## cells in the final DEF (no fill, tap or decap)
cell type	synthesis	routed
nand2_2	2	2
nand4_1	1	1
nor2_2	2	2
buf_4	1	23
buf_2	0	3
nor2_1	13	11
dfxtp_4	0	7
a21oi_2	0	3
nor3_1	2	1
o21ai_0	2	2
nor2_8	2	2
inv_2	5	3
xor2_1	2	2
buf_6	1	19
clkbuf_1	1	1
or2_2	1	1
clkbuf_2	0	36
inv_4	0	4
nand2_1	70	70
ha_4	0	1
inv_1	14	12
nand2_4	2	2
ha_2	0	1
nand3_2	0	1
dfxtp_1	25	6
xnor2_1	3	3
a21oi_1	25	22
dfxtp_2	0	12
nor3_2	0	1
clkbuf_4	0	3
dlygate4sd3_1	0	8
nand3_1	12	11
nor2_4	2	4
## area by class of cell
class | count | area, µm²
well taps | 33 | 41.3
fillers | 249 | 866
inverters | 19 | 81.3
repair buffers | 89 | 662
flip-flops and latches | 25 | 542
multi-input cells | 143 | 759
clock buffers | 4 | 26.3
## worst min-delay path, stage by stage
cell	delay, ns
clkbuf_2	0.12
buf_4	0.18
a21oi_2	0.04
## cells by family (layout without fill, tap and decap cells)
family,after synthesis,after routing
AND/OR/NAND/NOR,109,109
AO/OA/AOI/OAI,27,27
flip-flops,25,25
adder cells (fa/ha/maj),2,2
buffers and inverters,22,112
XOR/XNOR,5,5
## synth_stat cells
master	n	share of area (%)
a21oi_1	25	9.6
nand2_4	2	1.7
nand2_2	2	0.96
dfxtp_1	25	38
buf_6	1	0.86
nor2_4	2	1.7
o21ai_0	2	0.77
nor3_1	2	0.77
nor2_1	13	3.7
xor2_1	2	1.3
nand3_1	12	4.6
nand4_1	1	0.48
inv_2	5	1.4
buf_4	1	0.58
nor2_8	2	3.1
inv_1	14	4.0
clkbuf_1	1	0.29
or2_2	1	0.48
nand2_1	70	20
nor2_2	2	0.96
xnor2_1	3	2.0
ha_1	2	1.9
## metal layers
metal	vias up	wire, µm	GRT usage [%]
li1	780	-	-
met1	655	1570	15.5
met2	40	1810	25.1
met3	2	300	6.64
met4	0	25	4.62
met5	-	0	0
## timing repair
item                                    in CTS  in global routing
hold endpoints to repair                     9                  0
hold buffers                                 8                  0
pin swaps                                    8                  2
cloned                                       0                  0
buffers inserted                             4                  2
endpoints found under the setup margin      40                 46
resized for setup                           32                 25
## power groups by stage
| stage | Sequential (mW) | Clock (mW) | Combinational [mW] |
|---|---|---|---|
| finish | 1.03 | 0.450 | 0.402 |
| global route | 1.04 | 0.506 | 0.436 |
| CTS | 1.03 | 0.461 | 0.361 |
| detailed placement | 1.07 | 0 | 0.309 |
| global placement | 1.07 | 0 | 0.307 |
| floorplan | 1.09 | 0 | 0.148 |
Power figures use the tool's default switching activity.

EXERCISE BRIEF. What's needed is an exact copy of every entry.

ANSWER SPACE.
## cells in the final DEF (no fill, tap or decap)
cell type	synthesis	routed
nand2_2	2	2
nand4_1	1	1
nor2_2	2	2
buf_4	1	23
buf_2	0	3
nor2_1	13	11
dfxtp_4	0	7
a21oi_2	0	3
nor3_1	2	1
o21ai_0	2	2
nor2_8	2	2
inv_2	5	3
xor2_1	2	2
buf_6	1	19
clkbuf_1	1	1
or2_2	1	1
clkbuf_2	0	36
inv_4	0	4
nand2_1	70	70
ha_4	0	1
inv_1	14	12
nand2_4	2	2
ha_2	0	1
nand3_2	0	1
dfxtp_1	25	6
xnor2_1	3	3
a21oi_1	25	22
dfxtp_2	0	12
nor3_2	0	1
clkbuf_4	0	3
dlygate4sd3_1	0	8
nand3_1	12	11
nor2_4	2	4
## area by class of cell
class | count | area, µm²
well taps | 33 | 41.3
fillers | 249 | 866
inverters | 19 | 81.3
repair buffers | 89 | 662
flip-flops and latches | 25 | 542
multi-input cells | 143 | 759
clock buffers | 4 | 26.3
## worst min-delay path, stage by stage
cell	delay, ns
clkbuf_2	0.12
buf_4	0.18
a21oi_2	0.04
## cells by family (layout without fill, tap and decap cells)
family,after synthesis,after routing
AND/OR/NAND/NOR,109,109
AO/OA/AOI/OAI,27,27
flip-flops,25,25
adder cells (fa/ha/maj),2,2
buffers and inverters,22,112
XOR/XNOR,5,5
## synth_stat cells
master	n	share of area (%)
a21oi_1	25	9.6
nand2_4	2	1.7
nand2_2	2	0.96
dfxtp_1	25	38
buf_6	1	0.86
nor2_4	2	1.7
o21ai_0	2	0.77
nor3_1	2	0.77
nor2_1	13	3.7
xor2_1	2	1.3
nand3_1	12	4.6
nand4_1	1	0.48
inv_2	5	1.4
buf_4	1	0.58
nor2_8	2	3.1
inv_1	14	4.0
clkbuf_1	1	0.29
or2_2	1	0.48
nand2_1	70	20
nor2_2	2	0.96
xnor2_1	3	2.0
ha_1	2	1.9
## metal layers
metal	vias up	wire, µm	GRT usage [%]
li1	780	-	-
met1	655	1570	15.5
met2	40	1810	25.1
met3	2	300	6.64
met4	0	25	4.62
met5	-	0	0
## timing repair
item                                    in CTS  in global routing
hold endpoints to repair                     9                  0
hold buffers                                 8                  0
pin swaps                                    8                  2
cloned                                       0                  0
buffers inserted                             4                  2
endpoints found under the setup margin      40                 46
resized for setup                           32                 25
## power groups by stage
| stage | Sequential (mW) | Clock (mW) | Combinational [mW] |
|---|---|---|---|
| finish | 1.03 | 0.450 | 0.402 |
| global route | 1.04 | 0.506 | 0.436 |
| CTS | 1.03 | 0.461 | 0.361 |
| detailed placement | 1.07 | 0 | 0.309 |
| global placement | 1.07 | 0 | 0.307 |
| floorplan | 1.09 | 0 | 0.148 |
Power figures use the tool's default switching activity.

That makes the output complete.